To assess inflammation, cut-off points were used for CRP (>5.0 mg l−1) and for AGP (>1.0 g l−1) as recommended by Thurnham et al. Reference Thurnham, McCabe, Northrop-Clewes and Nestel 14 . Based on these criteria the status of inflammation was classified to reflect the stage of infection as: (1) normal – no elevated acute-phase proteins; (2) incubation – elevated CRP, but normal AGP; (3) early convalescence – both acute-phase proteins elevated; and (4) late convalescence – elevated AGP but normal CRP. For the classification of anaemia, the cut-off of Hb < 11 g dl−1 was designated as recommended by WHO for pre-school children 17 .
Differences in prevalence of VAD based on the different indicators were measured by Pearson’s χ 2 test. Differences in the distribution of indicators between groups of children with different inflammation status were analysed using Student’s paired t-test. Linear regression models were plotted to establish the correlation between the different parameters of VA status. Statistical analysis was carried out using SPSS 12.0 (SPSS Inc.). The sensitivity, specificity, positive predictive value and negative predictive value were calculated relative to retinol from venous blood using the cut-off point of <0.70 μmol l−1 taken to reflect the reference standard for the classification of VAD.
Results
Of the total sample of 200 children, 198 were given parental consent to participate in the study. Of the 198, venous blood could not be collected from two children, while the capillary blood from another child was not available as the capillary tube broke when it was being centrifuged in the field. There were, therefore, totals of 196 venous samples and 195 capillary blood specimens collected, and a matched panel was available for a cohort of 195 children. There was sufficient volume of both capillary blood and venous blood from all 195 children to undertake all laboratory analyses as per the study protocol.
Table 1 provides general demographic data of the study population. There was equal representation from both of the study districts, and the gender balance was also equivalent. There was an effort to ensure that pre-school children between 12 and 59 months of age were included in the cohort, and this was realised with some 93% of all children falling in this range, including some 21.7% under 2 years of age. It was possible to collect an adequate volume of capillary blood from these younger children.

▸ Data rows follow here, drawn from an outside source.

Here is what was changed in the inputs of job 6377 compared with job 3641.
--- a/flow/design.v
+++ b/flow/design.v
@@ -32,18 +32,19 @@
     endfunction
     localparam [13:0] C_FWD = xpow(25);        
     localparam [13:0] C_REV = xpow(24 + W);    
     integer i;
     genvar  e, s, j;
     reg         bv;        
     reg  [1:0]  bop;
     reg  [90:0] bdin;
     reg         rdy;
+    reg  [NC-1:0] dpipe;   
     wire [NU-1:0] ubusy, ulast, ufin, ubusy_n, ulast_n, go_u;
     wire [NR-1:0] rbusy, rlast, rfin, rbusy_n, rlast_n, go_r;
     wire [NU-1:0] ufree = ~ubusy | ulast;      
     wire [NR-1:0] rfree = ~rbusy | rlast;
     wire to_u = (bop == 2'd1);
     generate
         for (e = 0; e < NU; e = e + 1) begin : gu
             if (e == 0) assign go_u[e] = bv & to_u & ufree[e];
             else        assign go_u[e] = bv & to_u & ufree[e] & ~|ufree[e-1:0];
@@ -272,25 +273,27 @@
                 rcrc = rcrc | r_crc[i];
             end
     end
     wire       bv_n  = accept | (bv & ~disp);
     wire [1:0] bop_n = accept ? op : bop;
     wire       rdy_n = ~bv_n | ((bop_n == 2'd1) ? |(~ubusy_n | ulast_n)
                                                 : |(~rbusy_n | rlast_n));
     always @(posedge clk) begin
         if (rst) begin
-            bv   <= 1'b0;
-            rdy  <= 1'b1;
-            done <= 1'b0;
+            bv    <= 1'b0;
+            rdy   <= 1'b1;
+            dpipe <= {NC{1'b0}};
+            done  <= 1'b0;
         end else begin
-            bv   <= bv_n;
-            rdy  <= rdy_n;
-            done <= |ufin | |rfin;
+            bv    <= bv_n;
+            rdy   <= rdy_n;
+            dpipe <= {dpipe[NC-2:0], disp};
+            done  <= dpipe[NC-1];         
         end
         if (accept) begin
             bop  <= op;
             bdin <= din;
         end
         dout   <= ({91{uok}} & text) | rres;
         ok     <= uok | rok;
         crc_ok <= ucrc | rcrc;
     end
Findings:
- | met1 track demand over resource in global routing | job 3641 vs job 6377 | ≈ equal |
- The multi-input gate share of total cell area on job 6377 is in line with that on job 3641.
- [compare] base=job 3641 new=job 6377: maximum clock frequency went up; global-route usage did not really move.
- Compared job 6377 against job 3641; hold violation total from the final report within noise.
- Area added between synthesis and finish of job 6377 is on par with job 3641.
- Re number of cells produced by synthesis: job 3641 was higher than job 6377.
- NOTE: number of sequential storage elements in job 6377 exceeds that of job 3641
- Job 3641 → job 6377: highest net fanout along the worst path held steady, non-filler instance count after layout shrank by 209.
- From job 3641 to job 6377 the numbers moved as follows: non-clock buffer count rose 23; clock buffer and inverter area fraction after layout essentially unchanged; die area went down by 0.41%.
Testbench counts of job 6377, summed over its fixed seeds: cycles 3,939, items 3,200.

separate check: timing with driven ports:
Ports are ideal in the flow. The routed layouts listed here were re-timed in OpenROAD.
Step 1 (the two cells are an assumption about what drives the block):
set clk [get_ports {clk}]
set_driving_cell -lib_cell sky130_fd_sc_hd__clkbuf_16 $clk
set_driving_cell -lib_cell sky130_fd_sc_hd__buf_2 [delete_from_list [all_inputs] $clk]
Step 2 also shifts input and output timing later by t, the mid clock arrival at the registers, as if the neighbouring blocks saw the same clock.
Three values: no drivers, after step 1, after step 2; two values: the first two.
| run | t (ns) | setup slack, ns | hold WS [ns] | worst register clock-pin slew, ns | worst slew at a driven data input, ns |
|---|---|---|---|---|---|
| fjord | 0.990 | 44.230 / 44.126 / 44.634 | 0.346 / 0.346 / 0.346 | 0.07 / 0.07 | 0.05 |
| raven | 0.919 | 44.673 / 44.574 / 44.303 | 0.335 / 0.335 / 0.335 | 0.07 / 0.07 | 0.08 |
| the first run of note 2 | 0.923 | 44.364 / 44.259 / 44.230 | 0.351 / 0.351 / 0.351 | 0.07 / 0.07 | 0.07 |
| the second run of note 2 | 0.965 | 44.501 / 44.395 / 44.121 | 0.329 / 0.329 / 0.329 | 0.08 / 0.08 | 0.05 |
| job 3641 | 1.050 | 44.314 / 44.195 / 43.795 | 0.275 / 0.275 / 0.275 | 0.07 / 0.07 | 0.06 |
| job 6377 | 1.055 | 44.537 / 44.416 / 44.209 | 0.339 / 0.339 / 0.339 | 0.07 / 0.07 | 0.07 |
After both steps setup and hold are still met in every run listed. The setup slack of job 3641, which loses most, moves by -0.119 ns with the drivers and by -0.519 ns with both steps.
Background: an optimization exercise with open tools, aiming at small area. Do not read the settings as production practice. RTL that was checked went through simulation tests only; none was proved equivalent to the original. Power figures rest on the tool's default switching activity, not on a simulated workload.

Design modbus_slave, start of the top module:
module modbus_slave (
    input  wire        clk,
    input  wire        rst,            
    input  wire [7:0]  slave_addr,     
    input  wire [9:0]  t35_interval,   
    input  wire        time_unit,      
    input  wire        rx_valid,       
    input  wire [7:0]  rx_data,
    output wire        rx_en,
    output wire        tx_en,
    output wire        tx_valid,       
    output wire [7:0]  tx_data,
    input  wire        tx_ready,
    output wire        mem_req,        
    output wire        mem_we,
    output wire [15:0] mem_addr,
    output wire [31:0] mem_wdata,
    input  wire        mem_ack,
    input  wire [31:0] mem_rdata
);
    localparam [3:0] S_SIL    = 4'b0000,    
                     S_WAIT   = 4'b0001,    
                     S_READ   = 4'b0011,    
                     S_SEND   = 4'b0010,    
                     P_HDR    = 4'b0100,    
                     P_RSEND  = 4'b0101,    
                     P_CRC    = 4'b0110,    
                     P_ALIGN  = 4'b0111,    
                     P_RREQ   = 4'b1000,    
                     P_WSR    = 4'b1001,    
                     P_TAILRD = 4'b1010,    
                     P_WPAIR  = 4'b1011,    
                     P_TAILWR = 4'b1101;    
    localparam integer NB = 118;         
  ...
For scale: about 1800 cells after synthesis, roughly 1000 flip-flops, roughly 130 I/O pins, roughly 36000 um2 of cells after synthesis.
==> flow/config.mk <==
export PLATFORM = sky130hd
export DESIGN_NAME = modbus_slave
export DESIGN_NICKNAME = modbus_slave
export VERILOG_FILES = /design/flow/design.v
export SDC_FILE = /design/flow/constraint.sdc
export NUM_CORES = 4
export LEC_CHECK = 0
export CAP_MARGIN = 10
export CORE_MARGIN = 2
export CORE_UTILIZATION = 70
export PLACE_DENSITY = 0.85
export SLEW_MARGIN = 10
==> flow/constraint.sdc <==
create_clock -name core_clock -period 10.0 [get_ports {clk}]
set_input_delay 2.0000 -clock core_clock [delete_from_list [all_inputs] [get_ports {clk}]]
set_output_delay 2.0000 -clock core_clock [all_outputs]
set_load 0.01 [all_outputs]
standard.sh (not shown) runs the stock make flow with config.mk's settings and CLKGATE_MAP_FILE= SYNTH_SCRIPT=/design/flow/synth_recipe.tcl, a recipe that flattens the netlist after the stock synthesis.
==> flow/flow/run.sh <==
#!/bin/bash
# Standard ORFS layout (the standard.sh, standard synthesis unchanged) with two
# changes: port buffers use the smallest buffer cell, and clock tree synthesis uses
# larger sink clusters and inserts no dummy loads.
set -euo pipefail
export BUFFER_PORTS_ARGS="-buffer_cell sky130_fd_sc_hd__buf_1"
export CTS_ARGS="-sink_clustering_enable -repair_clock_nets -dont_use_dummy_load -buf_list sky130_fd_sc_hd__clkbuf_8 -sink_clustering_size 18 -sink_clustering_max_diameter 50"
bash standard.sh > standard_sh.log 2>&1
Next try:
--- a/flow/flow/run.sh
+++ b/flow/flow/run.sh
@@ -7 +7 @@
-export CTS_ARGS="-sink_clustering_enable -repair_clock_nets -dont_use_dummy_load -buf_list sky130_fd_sc_hd__clkbuf_8 -sink_clustering_size 18 -sink_clustering_max_diameter 50"
+export CTS_ARGS="-sink_clustering_enable -repair_clock_nets -dont_use_dummy_load -buf_list sky130_fd_sc_hd__clkbuf_8 -sink_clustering_size 20 -sink_clustering_max_diameter 60"
Settings changed: CORE_UTILIZATION 70 to 40, GPL_TIMING_DRIVEN set to 0, PLACE_DENSITY 0.85 to 0.55.
=> The changed run went through all stages and came out clean; clock-buffer cell count decreases by 1; power is higher by 0.91%; routed wire length rose by 2.6%; die area climbs by 74%; worst setup slack gets worse by 0.33 ns; worst hold slack loses 0.020 ns; maximum frequency came out lower by 5.5%.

An ROC curve was plotted to assess the most appropriate cut-off point for RBP relative to retinol with <0.70 μmol retinol l−1 taken as the reference criterion for VAD. While it has been presumed that the same cut-off point used to classify VAD based on retinol be used for RBP based on the assumption that there is a 1:1 molar relationship between these compounds, other studies have noted that a higher cut-off point achieves greater proficiencyReference Gamble, Ramakrishnan, Palafox, Briand, Berglund and Blaner 10 , Reference Almekinder, Manda, Soko, Lan, Hoover and Semba 11 . Indeed, in this study the ROC curve analysis suggested that a cut-off point of <0.825 μmol RBP l−1 had the most optimal screening proficiency (area under curve = 0.011) relative to retinol <0.70 μmol l−1. Table 2 presents data on the biological parameters, anaemia and inflammation status in the study population. The prevalence of anaemia in this study population was 28.4% (95% confidence interval (CI) 22.1–34.7). The mean levels were slightly lower for retinol than for RBP with virtually no difference between the capillary and venous blood samples for each parameter. All four VA parameters followed normal distributions and had similar variance estimates. The prevalence of VAD based on serum retinol from venous blood using the cut-off point of <0.70 μmol l−1 was 7.2% (95% CI 3.6–10.8), while the prevalence was slightly higher when using retinol from capillary blood (7.7%, 95% CI 3.9–11.4). Using a cut-off point for RBP of 0.825 μmol l−1 as suggested by the ROC curve analysis, the prevalence of VAD was 7.7% from venous blood (95% CI 3.9–11.4) and 9.2% from capillary blood (95% CI 5.1–13.2). The differences in VAD prevalence between the four parameters did not reach statistical significance.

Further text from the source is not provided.